### Supplied records

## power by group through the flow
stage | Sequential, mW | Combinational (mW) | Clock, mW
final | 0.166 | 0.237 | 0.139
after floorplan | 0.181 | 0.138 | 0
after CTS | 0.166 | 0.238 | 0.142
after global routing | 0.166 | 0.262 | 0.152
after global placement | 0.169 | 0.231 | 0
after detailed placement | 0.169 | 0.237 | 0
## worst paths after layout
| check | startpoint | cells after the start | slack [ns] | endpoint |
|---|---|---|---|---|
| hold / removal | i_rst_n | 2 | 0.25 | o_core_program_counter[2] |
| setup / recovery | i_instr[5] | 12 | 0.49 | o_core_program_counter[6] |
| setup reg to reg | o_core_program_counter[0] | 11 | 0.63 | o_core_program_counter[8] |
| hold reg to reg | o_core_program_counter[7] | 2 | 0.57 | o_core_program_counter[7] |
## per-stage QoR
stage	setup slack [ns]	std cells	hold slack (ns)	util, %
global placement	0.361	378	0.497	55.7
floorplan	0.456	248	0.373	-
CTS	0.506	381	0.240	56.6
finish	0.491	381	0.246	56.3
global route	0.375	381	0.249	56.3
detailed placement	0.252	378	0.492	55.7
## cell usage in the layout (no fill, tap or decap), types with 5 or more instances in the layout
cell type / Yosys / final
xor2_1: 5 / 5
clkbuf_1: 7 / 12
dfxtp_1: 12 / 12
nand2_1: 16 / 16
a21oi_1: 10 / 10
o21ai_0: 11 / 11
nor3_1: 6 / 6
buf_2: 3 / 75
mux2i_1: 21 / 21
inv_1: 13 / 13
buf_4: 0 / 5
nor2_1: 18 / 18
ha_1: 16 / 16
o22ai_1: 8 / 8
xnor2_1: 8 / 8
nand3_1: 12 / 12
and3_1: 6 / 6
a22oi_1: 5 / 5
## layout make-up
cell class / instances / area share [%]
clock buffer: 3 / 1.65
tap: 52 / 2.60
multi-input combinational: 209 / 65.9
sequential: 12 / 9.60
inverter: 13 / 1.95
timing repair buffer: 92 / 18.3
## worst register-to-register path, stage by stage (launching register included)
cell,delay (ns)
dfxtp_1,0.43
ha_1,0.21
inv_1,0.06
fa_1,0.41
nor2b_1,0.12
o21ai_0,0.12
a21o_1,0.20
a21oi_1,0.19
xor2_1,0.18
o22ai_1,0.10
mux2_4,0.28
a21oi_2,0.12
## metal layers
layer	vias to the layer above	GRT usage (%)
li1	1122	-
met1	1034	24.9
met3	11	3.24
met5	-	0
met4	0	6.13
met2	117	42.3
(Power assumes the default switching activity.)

######

• [What to do] Print exactly the lines from the one with "inverter: 13 / 1.95" through the end of the data, inclusive.

• [Task result]
inverter: 13 / 1.95
timing repair buffer: 92 / 18.3
## worst register-to-register path, stage by stage (launching register included)
cell,delay (ns)
dfxtp_1,0.43
ha_1,0.21
inv_1,0.06
fa_1,0.41
nor2b_1,0.12
o21ai_0,0.12
a21o_1,0.20
a21oi_1,0.19
xor2_1,0.18
o22ai_1,0.10
mux2_4,0.28
a21oi_2,0.12
## metal layers
layer	vias to the layer above	GRT usage (%)
li1	1122	-
met1	1034	24.9
met3	11	3.24
met5	-	0
met4	0	6.13
met2	117	42.3
(Power assumes the default switching activity.)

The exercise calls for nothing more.